Norman Lamb accuses Whitehall of holding Norfolk back

PUBLISHED: 13:44 13 November 2017 | UPDATED: 13:44 13 November 2017

Norman Lamb MP Byline: Sonya Duncan Copyright: Archant 2017

Norman Lamb MP Byline: Sonya Duncan Copyright: Archant 2017


An MP has revealed how he believes Norfolk could be “world class” but is held back by the “dead hand of Whitehall”.

MP Richard BaconMP Richard Bacon

And Norman Lamb even thinks the way to break the deadlock over the future of local government in Norfolk could be a referendum.

Speaking as this paper reignited the debate over the future of services in the county he backed radical changes that could see Norfolk’s current councils reduced to just two.

Liberal Democrat Mr Lamb also called for an elected mayor for the county who would have “significant” powers.

And his backing for a major shake-up was mirrored by Conservatives Liz Truss and Richard Bacon.

South West Norfolk MP Elizabeth Truss. Picture: Ian BurtSouth West Norfolk MP Elizabeth Truss. Picture: Ian Burt

Mr Lamb said: “The Boundary Commission told me there is evidence that larger councils deliver better services and the reason is that you can recruit the best people. My view is that we should have one or two councils in Norfolk and a mayor with significantly devolved power.

“We are the most centralised country in Europe apart from Malta – and they have good reason, they are quite small. The power and money resides in Whitehall so if we want to do anything in Norfolk we have to ask permission and they usually say ‘no’.

“I want to see Norfolk have control over its destiny, I want to see Norfolk have far more power to raise money and to be able to decide how it is spent and decide what our priorities are. We could take control to deliver the best schools in the country, to deliver the best integrated health system, the best support for dynamic new businesses. We could become world class but we are held back by the dead hand of Whitehall.

“A Norfolk assembly and an elected mayor would give the county real clout and I think the public would support an approach that seeks to maximise the value for money we get in the way our services are run.

“There are some people who have legitimate concerns about the size of a single council so I would consider an east west split. Within those councils you could have area committees and even involve decision making at parish level. But big strategic decisions would be made by a powerful Norfolk body with the ability to determine the future of our county.

“I would strongly favour asking the public. A referendum could be used or citizens’ juries. Not just a public consultation, a genuine democratic exercise. I am open-minded about what form that takes but I have no difficulty in properly involving the public.”

MP for South West Norfolk Liz Truss agreed that two super councils could be a way forward: “I do believe reforms can be made to local government. The different layers with differing responsibilities are confusing for the public and an increased burden on the tax payer.

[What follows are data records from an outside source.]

[src/rtl/aio_pkg.sv]
// Constants shared by the analog I/O board data-word block.
// Assumes a 40 MHz system clock and word-indexed Avalon-MM access.
package aio_pkg;
    // Clock and scan timing
    localparam int CLK_PERIOD_NS = 25;
    localparam int SCAN_PERIOD_US = 10;
    localparam int SCAN_CYCLES = SCAN_PERIOD_US * 1000 / CLK_PERIOD_NS;

    // Register indices; byte address is four times the index
    localparam logic [7:0] IDX_IN1 = 8'hE8;
    localparam logic [7:0] IDX_IN2 = 8'hE9;
    localparam logic [7:0] IDX_IN3 = 8'hEA;
    localparam logic [7:0] IDX_IN4 = 8'hEB;
    localparam logic [7:0] IDX_OUT1 = 8'hEC;
    localparam logic [7:0] IDX_OUT2 = 8'hED;
    localparam logic [7:0] IDX_SYS_STATUS = 8'hFE;
    localparam logic [7:0] IDX_ERR_CODE = 8'hF0;
    localparam logic [7:0] IDX_IN_CONFIG = 8'hF1;
    localparam logic [7:0] IDX_IRQ_STATUS = 8'hF2;
    localparam logic [7:0] IDX_IRQ_MASK = 8'hF3;

    // Fields
    localparam int NUM_IN = 4;
    localparam int NUM_OUT = 2;
    localparam int ADC_BITS = 12;
    localparam int CFG_EN_LSB = 8;
    localparam int ERR_LSB = 8;
    localparam int SYS_ERR_BIT = 15;
    localparam int IRQ_SCAN_BIT = 0;
    localparam int IRQ_ERR_BIT = 1;
    localparam int IRQ_BITS = 2;

    // Reset values
    localparam logic [15:0] CFG_RESET = 16'h0000;
    localparam logic [15:0] WORD_ZERO = 16'h0000;
    localparam logic [31:0] RDATA_ZERO = 32'h0000_0000;

    // Input signal ranges
    typedef enum logic [1:0] {
        RANGE_BIP10 = 2'b00,
        RANGE_UNI10 = 2'b01,
        RANGE_UNI5 = 2'b10,
        RANGE_UNUSED = 2'b11
    } range_t;

    // Board error codes
    localparam logic [7:0] ERR_NORMAL = 8'h00;
    localparam logic [7:0] ERR_HW_A = 8'h01;
    localparam logic [7:0] ERR_HW_B = 8'h02;
    localparam logic [7:0] ERR_SETUP = 8'h03;
    localparam logic [7:0] ERR_CONV = 8'h04;
endpackage

[src/rtl/scan_if.sv]
// Carries the scan-cycle strobe from the scan timer to the board logic.
// Assumes both ends share one clock.
`timescale 1ns/1ps
interface scan_if;
    logic tick;
    modport src (output tick);
    modport dst (input tick);
endinterface

[src/rtl/aio_scan_timer.sv]
// Divider that makes the one-cycle scan strobe.
// Assumes an active-low reset copy from the top, asserted at once and released in step with the clock.
`timescale 1ns/1ps
module aio_scan_timer
    import aio_pkg::*;
#(
    parameter int PERIOD = SCAN_CYCLES
) (
    input wire logic i_sys_clk,
    input wire logic i_rst_n,
    scan_if.src scan
);
    localparam int CW = $clog2(PERIOD + 1);
    localparam logic [CW-1:0] LAST = CW'(PERIOD - 1);

    logic [CW-1:0] cnt_r;
    logic tick_r;
    wire at_last = (cnt_r == LAST);

    always_ff @(posedge i_sys_clk or negedge i_rst_n) begin
        if (!i_rst_n) begin
            cnt_r <= '0;
            tick_r <= 1'b0;
        end else begin
            cnt_r <= at_last ? '0 : cnt_r + 1'b1;
            tick_r <= at_last;
        end
    end

    assign scan.tick = tick_r;
endmodule

[src/rtl/aio_board.sv]
// Analog I/O board data words: four input words, two output settings,
// error code, status flag, configuration and interrupt registers.
// Assumes an Avalon-MM master using word indices and a converter front
// end that presents raw 12-bit offset-binary samples each scan.
// Operation
// - Each scan, every input's result lands in its own 16-bit word.
// - Bipolar 10 V inputs give two's complement F800 up to 07FF.
// - Unipolar inputs give unsigned codes 0000 up to 0FFF.
// - Each scan, both output settings are read and driven out.
// - Any board fault shows at bit 15 of the system status word.
// - Error code byte 15:8: 00 ok, 01/02 hardware, 03 setup, 04 conversion.
// - Config bits 7:0 are four 2-bit input range fields.
// - Config bits 11:8 disable conversion of their input when set.
// - Range and enable settings take effect only once after power-up.
// - Output signal type follows the wired terminal; no range field.
//
// The implementer's own choice: the Avalon-MM register port.
`timescale 1ns/1ps
module aio_board
    import aio_pkg::*;
#(
    parameter int SCAN_PERIOD = SCAN_CYCLES
) (
    // Clock and reset
    input wire logic i_sys_clk,
    input wire logic i_reset_n,
    // Avalon-MM slave, word indexed
    input wire logic [7:0] i_avs_address,
    input wire logic i_avs_read,
    input wire logic i_avs_write,
    input wire logic [31:0] i_avs_writedata,
    output logic [31:0] o_avs_readdata,
    output logic o_avs_waitrequest,
    // Converter front end
    input wire logic [NUM_IN*ADC_BITS-1:0] i_adc_sample,
    input wire logic i_adc_error,
    input wire logic i_hw_fault_a,
    input wire logic i_hw_fault_b,
    // Output setting codes to the converters
    output logic [15:0] o_dac_out1,
    output logic [15:0] o_dac_out2,
    // Interrupt
    output logic o_irq
);

////////////////////////////////////////////////////////////////////////////
    // Reset release through two flops
    logic rst_meta_r;
    logic rst_n_r;

    always_ff @(posedge i_sys_clk or negedge i_reset_n) begin
        if (!i_reset_n) begin
            rst_meta_r <= 1'b0;
            rst_n_r <= 1'b0;
        end else begin
            rst_meta_r <= 1'b1;
            rst_n_r <= rst_meta_r;
        end
    end

    scan_if scan ();

    aio_scan_timer #(
        .PERIOD(SCAN_PERIOD)
    ) u_timer (
        .i_sys_clk(i_sys_clk),
        .i_rst_n(rst_n_r),
        .scan(scan)
    );

    wire tick = scan.tick;

////////////////////////////////////////////////////////////////////////////
    // Bus decode
    logic waitrequest_r;
    logic [31:0] readdata_r;
    wire req = i_avs_read | i_avs_write;
    wire accept = req & ~waitrequest_r;
    wire wr_acc = accept & i_avs_write;
    wire wr_out1 = wr_acc & (i_avs_address == IDX_OUT1);
    wire wr_out2 = wr_acc & (i_avs_address == IDX_OUT2);
    wire wr_cfg = wr_acc & (i_avs_address == IDX_IN_CONFIG);
    wire wr_irq_sts = wr_acc & (i_avs_address == IDX_IRQ_STATUS);
    wire wr_irq_msk = wr_acc & (i_avs_address == IDX_IRQ_MASK);

    logic [15:0] in_word_r [NUM_IN];
    logic [15:0] out_set_r [NUM_OUT];
    logic [15:0] cfg_r;
    logic [15:0] cfg_act_r;
    logic cfg_done_r;
    logic [7:0] err_code_r;
    logic err_flag_r;
    logic [IRQ_BITS-1:0] irq_sts_r;
    logic [IRQ_BITS-1:0] irq_msk_r;

    logic [15:0] rd_word;
    always_comb begin
        case (i_avs_address)
            IDX_IN1: rd_word = in_word_r[0];
            IDX_IN2: rd_word = in_word_r[1];
            IDX_IN3: rd_word = in_word_r[2];
            IDX_IN4: rd_word = in_word_r[3];
            IDX_OUT1: rd_word = out_set_r[0];
            IDX_OUT2: rd_word = out_set_r[1];
            IDX_SYS_STATUS: rd_word = {err_flag_r, 15'h0000};
            IDX_ERR_CODE: rd_word = {err_code_r, 8'h00};
            IDX_IN_CONFIG: rd_word = cfg_r;
            IDX_IRQ_STATUS: rd_word = {14'h0000, irq_sts_r};
            IDX_IRQ_MASK: rd_word = {14'h0000, irq_msk_r};
            default: rd_word = WORD_ZERO;
        endcase
    end

    // One wait state: request seen, answered on the next edge
    always_ff @(posedge i_sys_clk or negedge rst_n_r) begin
        if (!rst_n_r) begin
            waitrequest_r <= 1'b1;
            readdata_r <= RDATA_ZERO;
        end else begin
            waitrequest_r <= ~(req & waitrequest_r);
            if (req & waitrequest_r)
                readdata_r <= {16'h0000, rd_word};
        end
    end

////////////////////////////////////////////////////////////////////////////
    // Software registers
    always_ff @(posedge i_sys_clk or negedge rst_n_r) begin
        if (!rst_n_r) begin
            out_set_r[0] <= WORD_ZERO;
            out_set_r[1] <= WORD_ZERO;
            cfg_r <= CFG_RESET;
            irq_msk_r <= '0;
        end else begin
            if (wr_out1)
                out_set_r[0] <= i_avs_writedata[15:0];
            if (wr_out2)
                out_set_r[1] <= i_avs_writedata[15:0];
            if (wr_cfg)
                cfg_r <= i_avs_writedata[15:0];
            if (wr_irq_msk)
                irq_msk_r <= i_avs_writedata[IRQ_BITS-1:0];
        end
    end

    // Settings are captured once, at the first scan after reset, so
    // boot code has one scan period to load them; later writes only
    // change the readback until the next reset.
    always_ff @(posedge i_sys_clk or negedge rst_n_r) begin
        if (!rst_n_r) begin
            cfg_act_r <= CFG_RESET;
            cfg_done_r <= 1'b0;
        end else if (tick & ~cfg_done_r) begin
            cfg_act_r <= cfg_r;
            cfg_done_r <= 1'b1;
        end
    end

////////////////////////////////////////////////////////////////////////////
    // Per-input conversion
    logic [15:0] conv_word [NUM_IN];
    logic [NUM_IN-1:0] bad_range;
    // The capturing scan already converts with the captured settings
    wire [15:0] cfg_use = cfg_done_r ? cfg_act_r : cfg_r;

    for (genvar ch = 0; ch < NUM_IN; ch++) begin : g_in
        wire [ADC_BITS-1:0] raw = i_adc_sample[ch*ADC_BITS +: ADC_BITS];
        wire [1:0] rng = cfg_use[2*ch +: 2];
        wire en = ~cfg_use[CFG_EN_LSB + ch];
        // Offset binary minus midscale, sign extended
        wire [15:0] bip = {{5{~raw[11]}}, raw[10:0]};
        wire [15:0] uni = {4'h0, raw};
        assign bad_range[ch] = en & (rng == RANGE_UNUSED);
        assign conv_word[ch] = !en ? WORD_ZERO :
            (rng == RANGE_BIP10) ? bip :
            (rng == RANGE_UNUSED) ? WORD_ZERO : uni;

        always_ff @(posedge i_sys_clk or negedge rst_n_r) begin
            if (!rst_n_r)
                in_word_r[ch] <= WORD_ZERO;
            else if (tick)
                in_word_r[ch] <= conv_word[ch];
        end
    end

////////////////////////////////////////////////////////////////////////////
    // Errors, outputs and interrupts
    wire [7:0] err_nxt = i_hw_fault_a ? ERR_HW_A :
        i_hw_fault_b ? ERR_HW_B :
        (|bad_range) ? ERR_SETUP :
        i_adc_error ? ERR_CONV : ERR_NORMAL;
    wire err_rise = (err_nxt != ERR_NORMAL) & ~err_flag_r;
    logic [IRQ_BITS-1:0] irq_set;
    assign irq_set = {tick & err_rise, tick};
    wire [IRQ_BITS-1:0] irq_clr = wr_irq_sts ?
        i_avs_writedata[IRQ_BITS-1:0] : '0;

    always_ff @(posedge i_sys_clk or negedge rst_n_r) begin
        if (!rst_n_r) begin
            err_code_r <= ERR_NORMAL;
            err_flag_r <= 1'b0;
            o_dac_out1 <= WORD_ZERO;
            o_dac_out2 <= WORD_ZERO;
        end else if (tick) begin
            err_code_r <= err_nxt;
            err_flag_r <= (err_nxt != ERR_NORMAL);
            // Codes pass unchanged; the wired terminal picks the type
            o_dac_out1 <= out_set_r[0];
            o_dac_out2 <= out_set_r[1];
        end
    end

    // A set in the same cycle as its clear wins
    always_ff @(posedge i_sys_clk or negedge rst_n_r) begin
        if (!rst_n_r) begin
            irq_sts_r <= '0;
            o_irq <= 1'b0;
        end else begin
            irq_sts_r <= (irq_sts_r & ~irq_clr) | irq_set;
            o_irq <= |(((irq_sts_r & ~irq_clr) | irq_set) & irq_msk_r);
        end
    end

    assign o_avs_readdata = readdata_r;
    assign o_avs_waitrequest = waitrequest_r;
endmodule
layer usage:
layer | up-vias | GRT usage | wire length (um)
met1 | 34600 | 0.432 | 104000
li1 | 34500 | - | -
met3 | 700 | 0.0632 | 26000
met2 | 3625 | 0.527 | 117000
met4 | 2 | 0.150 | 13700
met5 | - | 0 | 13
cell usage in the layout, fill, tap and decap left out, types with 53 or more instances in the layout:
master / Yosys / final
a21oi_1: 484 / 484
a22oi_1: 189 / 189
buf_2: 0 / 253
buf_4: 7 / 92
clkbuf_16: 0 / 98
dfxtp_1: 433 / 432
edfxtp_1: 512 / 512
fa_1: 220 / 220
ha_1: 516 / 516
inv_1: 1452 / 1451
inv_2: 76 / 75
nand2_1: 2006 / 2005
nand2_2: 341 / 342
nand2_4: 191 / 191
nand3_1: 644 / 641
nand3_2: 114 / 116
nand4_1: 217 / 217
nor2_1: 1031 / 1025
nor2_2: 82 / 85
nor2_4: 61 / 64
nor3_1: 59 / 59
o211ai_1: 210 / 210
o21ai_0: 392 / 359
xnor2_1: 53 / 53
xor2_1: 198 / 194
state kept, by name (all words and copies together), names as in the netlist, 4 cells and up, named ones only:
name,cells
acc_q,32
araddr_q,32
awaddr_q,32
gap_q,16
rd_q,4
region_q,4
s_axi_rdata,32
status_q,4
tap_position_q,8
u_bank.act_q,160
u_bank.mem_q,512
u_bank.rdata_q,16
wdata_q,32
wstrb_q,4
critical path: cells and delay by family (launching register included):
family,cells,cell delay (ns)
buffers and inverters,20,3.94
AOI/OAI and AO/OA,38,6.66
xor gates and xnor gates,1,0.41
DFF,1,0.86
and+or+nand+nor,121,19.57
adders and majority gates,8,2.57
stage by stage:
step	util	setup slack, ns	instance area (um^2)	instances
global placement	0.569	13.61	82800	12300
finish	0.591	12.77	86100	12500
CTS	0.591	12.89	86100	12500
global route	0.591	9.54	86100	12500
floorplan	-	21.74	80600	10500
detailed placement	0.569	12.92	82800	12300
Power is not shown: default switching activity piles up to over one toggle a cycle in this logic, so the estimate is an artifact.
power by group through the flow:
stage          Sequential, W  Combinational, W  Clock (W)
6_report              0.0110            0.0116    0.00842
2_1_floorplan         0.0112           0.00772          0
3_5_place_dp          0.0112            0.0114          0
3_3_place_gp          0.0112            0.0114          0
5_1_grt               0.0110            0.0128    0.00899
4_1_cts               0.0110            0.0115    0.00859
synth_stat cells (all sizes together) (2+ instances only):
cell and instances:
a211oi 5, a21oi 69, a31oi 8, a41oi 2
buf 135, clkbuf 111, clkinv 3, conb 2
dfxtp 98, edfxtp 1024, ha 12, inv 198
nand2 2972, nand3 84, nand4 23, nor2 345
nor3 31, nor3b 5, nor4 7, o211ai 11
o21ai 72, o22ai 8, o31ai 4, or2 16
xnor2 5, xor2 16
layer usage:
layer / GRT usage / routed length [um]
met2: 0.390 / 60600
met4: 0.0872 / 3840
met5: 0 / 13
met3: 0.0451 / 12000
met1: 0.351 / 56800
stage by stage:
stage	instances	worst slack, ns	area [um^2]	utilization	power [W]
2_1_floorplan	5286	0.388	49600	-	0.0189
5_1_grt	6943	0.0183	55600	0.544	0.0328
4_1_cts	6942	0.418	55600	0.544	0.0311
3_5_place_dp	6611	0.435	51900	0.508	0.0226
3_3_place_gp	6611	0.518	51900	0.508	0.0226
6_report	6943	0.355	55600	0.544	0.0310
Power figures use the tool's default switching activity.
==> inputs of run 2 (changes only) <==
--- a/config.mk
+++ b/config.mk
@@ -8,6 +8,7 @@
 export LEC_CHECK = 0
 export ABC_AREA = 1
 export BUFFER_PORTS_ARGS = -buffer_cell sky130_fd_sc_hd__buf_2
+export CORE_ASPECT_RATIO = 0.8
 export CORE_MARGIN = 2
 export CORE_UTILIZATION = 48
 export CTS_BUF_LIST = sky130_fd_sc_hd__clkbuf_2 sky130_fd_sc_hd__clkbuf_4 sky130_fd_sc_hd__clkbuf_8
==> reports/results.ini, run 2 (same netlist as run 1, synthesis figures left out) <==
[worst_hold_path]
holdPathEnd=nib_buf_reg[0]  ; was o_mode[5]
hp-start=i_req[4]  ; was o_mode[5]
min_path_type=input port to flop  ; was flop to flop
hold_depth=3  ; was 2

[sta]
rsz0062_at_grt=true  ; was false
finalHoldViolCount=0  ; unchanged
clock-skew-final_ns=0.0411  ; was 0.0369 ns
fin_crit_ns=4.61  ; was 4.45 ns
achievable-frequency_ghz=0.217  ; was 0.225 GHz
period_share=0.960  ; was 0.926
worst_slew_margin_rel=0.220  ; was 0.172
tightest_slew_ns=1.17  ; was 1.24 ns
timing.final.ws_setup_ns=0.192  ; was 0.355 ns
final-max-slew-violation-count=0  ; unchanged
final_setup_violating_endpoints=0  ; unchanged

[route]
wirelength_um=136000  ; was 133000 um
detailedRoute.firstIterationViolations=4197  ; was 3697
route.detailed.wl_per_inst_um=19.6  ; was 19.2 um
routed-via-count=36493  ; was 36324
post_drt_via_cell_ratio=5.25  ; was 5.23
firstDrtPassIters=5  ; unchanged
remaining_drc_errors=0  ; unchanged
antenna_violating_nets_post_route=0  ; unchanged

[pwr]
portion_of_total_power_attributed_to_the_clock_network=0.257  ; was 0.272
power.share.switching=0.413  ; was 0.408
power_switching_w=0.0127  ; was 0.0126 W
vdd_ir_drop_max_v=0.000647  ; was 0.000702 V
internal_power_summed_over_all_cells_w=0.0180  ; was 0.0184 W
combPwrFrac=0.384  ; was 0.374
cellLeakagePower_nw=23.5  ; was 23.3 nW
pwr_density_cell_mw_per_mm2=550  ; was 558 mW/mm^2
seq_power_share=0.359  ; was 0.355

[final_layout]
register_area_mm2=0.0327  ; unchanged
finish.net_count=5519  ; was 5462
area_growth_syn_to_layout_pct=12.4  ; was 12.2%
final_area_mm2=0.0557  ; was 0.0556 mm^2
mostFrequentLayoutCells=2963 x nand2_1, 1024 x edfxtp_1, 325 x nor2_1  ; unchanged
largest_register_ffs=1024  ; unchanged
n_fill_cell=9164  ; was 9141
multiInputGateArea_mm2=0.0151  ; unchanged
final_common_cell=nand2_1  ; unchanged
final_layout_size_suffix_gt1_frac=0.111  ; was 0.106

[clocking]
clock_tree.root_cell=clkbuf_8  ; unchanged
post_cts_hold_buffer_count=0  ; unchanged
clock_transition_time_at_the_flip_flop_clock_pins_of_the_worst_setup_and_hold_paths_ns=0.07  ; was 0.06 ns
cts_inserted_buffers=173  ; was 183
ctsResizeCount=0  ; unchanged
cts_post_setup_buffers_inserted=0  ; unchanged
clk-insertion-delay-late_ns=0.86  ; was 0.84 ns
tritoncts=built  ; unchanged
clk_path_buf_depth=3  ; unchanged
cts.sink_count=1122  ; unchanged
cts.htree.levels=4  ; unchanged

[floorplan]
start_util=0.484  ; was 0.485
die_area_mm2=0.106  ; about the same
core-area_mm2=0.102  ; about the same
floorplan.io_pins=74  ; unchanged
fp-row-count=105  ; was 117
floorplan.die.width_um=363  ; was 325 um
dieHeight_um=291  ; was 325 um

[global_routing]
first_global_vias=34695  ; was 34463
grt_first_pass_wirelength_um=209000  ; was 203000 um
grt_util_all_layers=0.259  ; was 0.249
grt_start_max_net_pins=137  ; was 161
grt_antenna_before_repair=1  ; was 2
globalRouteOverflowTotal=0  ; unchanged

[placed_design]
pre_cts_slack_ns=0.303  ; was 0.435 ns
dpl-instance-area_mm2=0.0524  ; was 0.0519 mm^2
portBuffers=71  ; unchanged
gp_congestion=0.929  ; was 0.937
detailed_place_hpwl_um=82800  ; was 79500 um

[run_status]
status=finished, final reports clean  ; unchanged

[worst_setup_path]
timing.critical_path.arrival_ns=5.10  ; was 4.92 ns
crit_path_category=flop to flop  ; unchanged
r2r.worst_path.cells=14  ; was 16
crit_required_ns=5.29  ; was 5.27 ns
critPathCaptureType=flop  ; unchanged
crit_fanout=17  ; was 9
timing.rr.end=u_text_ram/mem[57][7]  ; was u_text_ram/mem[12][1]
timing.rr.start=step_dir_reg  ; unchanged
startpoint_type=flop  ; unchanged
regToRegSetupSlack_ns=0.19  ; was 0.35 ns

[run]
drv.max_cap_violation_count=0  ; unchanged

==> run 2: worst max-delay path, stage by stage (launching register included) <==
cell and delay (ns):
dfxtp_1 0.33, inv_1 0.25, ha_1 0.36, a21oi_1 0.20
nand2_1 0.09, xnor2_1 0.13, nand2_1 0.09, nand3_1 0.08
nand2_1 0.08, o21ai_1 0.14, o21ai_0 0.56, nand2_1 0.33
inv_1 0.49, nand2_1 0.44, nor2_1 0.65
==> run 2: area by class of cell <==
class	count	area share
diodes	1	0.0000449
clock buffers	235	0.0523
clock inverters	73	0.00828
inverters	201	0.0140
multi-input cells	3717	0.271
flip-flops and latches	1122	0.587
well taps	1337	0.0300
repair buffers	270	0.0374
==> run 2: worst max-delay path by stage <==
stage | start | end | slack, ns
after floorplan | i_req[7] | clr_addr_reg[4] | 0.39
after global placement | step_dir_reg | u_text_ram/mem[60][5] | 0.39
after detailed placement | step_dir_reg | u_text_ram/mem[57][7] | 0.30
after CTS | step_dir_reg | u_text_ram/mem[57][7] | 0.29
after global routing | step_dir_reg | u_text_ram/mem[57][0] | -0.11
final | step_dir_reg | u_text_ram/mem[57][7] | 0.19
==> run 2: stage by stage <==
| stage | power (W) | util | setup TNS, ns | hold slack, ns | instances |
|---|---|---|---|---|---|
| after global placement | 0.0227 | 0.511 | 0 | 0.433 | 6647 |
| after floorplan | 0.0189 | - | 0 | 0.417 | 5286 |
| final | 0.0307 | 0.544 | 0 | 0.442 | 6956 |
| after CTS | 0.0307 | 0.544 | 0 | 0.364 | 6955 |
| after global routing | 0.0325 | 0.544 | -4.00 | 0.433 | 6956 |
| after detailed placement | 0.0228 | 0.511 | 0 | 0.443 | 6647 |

“We have fantastic councillors working hard for the people of Norfolk however this can be frustrated, as well as time consuming and costly, by the fact one council does not deal with all the services in the area.

“My preferred option would be two unitary authorities, east and west, this would create two manageable councils that are able to serve their local residents.”

South Norfolk MP Richard Bacon, whose “How Should Norfolk Grow?” initiative has held several events in Norfolk in the last two years to discuss what good growth should look like, added: “The current system feels rather sclerotic. We have 414 councillors in Norfolk and that does not include the parish councillors.

“With a more streamlined system we could probably pay councillors and not spend any more money in total. To change a simple speed limit can take the County Council several years and cost tens of thousands of pounds. Local town and parish councils – who know their local patch best – often feel they don’t have enough say over what happens in their own immediate areas.

“The main planning function sits with relatively small district councils that are fearful of taking on a supermarket or a house builder because they are scared of the big legal fees for a public inquiry.

“This is not how you would design a system to bring forward great places for people to live in. It is no one’s fault but we can do better.

“We need an approach that makes sure that we have enough housing for everyone, especially young people many of whom have simply given up on having their own place, and we need to bring forward housing in a way that commands support. That means local people need to have the biggest say over what gets built, where it gets built, what it looks like and who has the first chance to live there. We need to make sure we have the investment in skills for the jobs of the future, especially in the digital economy. Obviously that means having excellent broadband and a good mobile signal everywhere. We need great rail links and better roads. The current local government system will only deliver these things slowly, if ever.

“In some shape or form we need to streamline things. You could have a unitary council with transport, housing, planning, economic regeneration, police, fire and emergency planning - and perhaps even the plethora of different NHS bodies – under the authority of a directly-elected mayor or county commissioner, to drive forward a vision for improving the county and delivering better value for hard-pressed taxpayers and residents. Personally, I think it would be a good idea for local people to seize the initiative and shape the future they want to see rather than having something foisted upon them.”